Excerpts from a dataset:
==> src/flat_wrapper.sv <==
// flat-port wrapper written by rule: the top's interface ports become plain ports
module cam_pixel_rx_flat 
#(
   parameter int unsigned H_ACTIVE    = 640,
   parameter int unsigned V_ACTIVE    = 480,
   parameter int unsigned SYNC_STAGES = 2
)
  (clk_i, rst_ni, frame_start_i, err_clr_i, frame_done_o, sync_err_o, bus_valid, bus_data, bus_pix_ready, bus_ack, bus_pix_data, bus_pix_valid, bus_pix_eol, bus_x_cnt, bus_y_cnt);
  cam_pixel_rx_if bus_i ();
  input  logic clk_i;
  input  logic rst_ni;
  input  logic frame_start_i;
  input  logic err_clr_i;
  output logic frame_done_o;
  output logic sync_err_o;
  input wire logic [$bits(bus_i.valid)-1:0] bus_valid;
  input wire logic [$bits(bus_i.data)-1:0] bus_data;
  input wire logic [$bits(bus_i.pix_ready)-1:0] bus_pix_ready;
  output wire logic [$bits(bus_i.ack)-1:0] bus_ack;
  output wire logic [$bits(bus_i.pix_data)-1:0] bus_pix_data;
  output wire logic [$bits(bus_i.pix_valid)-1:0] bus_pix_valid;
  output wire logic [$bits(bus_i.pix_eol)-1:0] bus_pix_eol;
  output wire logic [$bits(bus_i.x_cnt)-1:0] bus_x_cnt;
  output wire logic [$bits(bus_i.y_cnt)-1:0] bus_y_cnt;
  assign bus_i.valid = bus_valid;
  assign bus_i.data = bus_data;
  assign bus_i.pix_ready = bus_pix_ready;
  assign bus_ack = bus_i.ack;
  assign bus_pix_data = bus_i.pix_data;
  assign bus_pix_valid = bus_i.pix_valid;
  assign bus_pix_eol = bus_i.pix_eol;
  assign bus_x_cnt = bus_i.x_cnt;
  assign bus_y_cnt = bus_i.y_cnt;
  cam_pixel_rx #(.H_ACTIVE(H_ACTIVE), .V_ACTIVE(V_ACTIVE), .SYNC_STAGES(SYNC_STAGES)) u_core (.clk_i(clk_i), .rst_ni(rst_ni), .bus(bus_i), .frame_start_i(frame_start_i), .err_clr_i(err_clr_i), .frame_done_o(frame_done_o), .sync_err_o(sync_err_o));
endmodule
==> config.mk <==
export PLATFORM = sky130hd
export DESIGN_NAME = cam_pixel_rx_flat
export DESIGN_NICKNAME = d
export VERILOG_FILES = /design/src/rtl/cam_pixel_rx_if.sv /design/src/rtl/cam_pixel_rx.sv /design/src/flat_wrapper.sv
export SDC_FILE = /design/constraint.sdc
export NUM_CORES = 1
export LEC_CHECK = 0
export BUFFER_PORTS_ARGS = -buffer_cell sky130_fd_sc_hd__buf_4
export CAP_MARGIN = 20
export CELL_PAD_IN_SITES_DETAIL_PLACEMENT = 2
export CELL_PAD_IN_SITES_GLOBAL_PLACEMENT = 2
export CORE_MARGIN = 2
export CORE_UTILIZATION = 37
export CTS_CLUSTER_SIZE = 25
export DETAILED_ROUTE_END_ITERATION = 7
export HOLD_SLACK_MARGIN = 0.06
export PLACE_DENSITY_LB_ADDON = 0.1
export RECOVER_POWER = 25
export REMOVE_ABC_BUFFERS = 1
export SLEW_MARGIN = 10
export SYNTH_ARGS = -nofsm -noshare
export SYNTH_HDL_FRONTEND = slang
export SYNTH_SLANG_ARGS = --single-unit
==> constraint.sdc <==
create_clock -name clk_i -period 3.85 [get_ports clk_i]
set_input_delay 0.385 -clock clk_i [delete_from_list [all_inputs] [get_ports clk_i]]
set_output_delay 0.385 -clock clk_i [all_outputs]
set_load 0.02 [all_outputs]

- Exercise brief
Look for "export SLEW_MARGIN = 10" in the records. Write out its line and every later line through the end exactly, with nothing more.

- Your solution
export SLEW_MARGIN = 10
export SYNTH_ARGS = -nofsm -noshare
export SYNTH_HDL_FRONTEND = slang
export SYNTH_SLANG_ARGS = --single-unit
==> constraint.sdc <==
create_clock -name clk_i -period 3.85 [get_ports clk_i]
set_input_delay 0.385 -clock clk_i [delete_from_list [all_inputs] [get_ports clk_i]]
set_output_delay 0.385 -clock clk_i [all_outputs]
set_load 0.02 [all_outputs]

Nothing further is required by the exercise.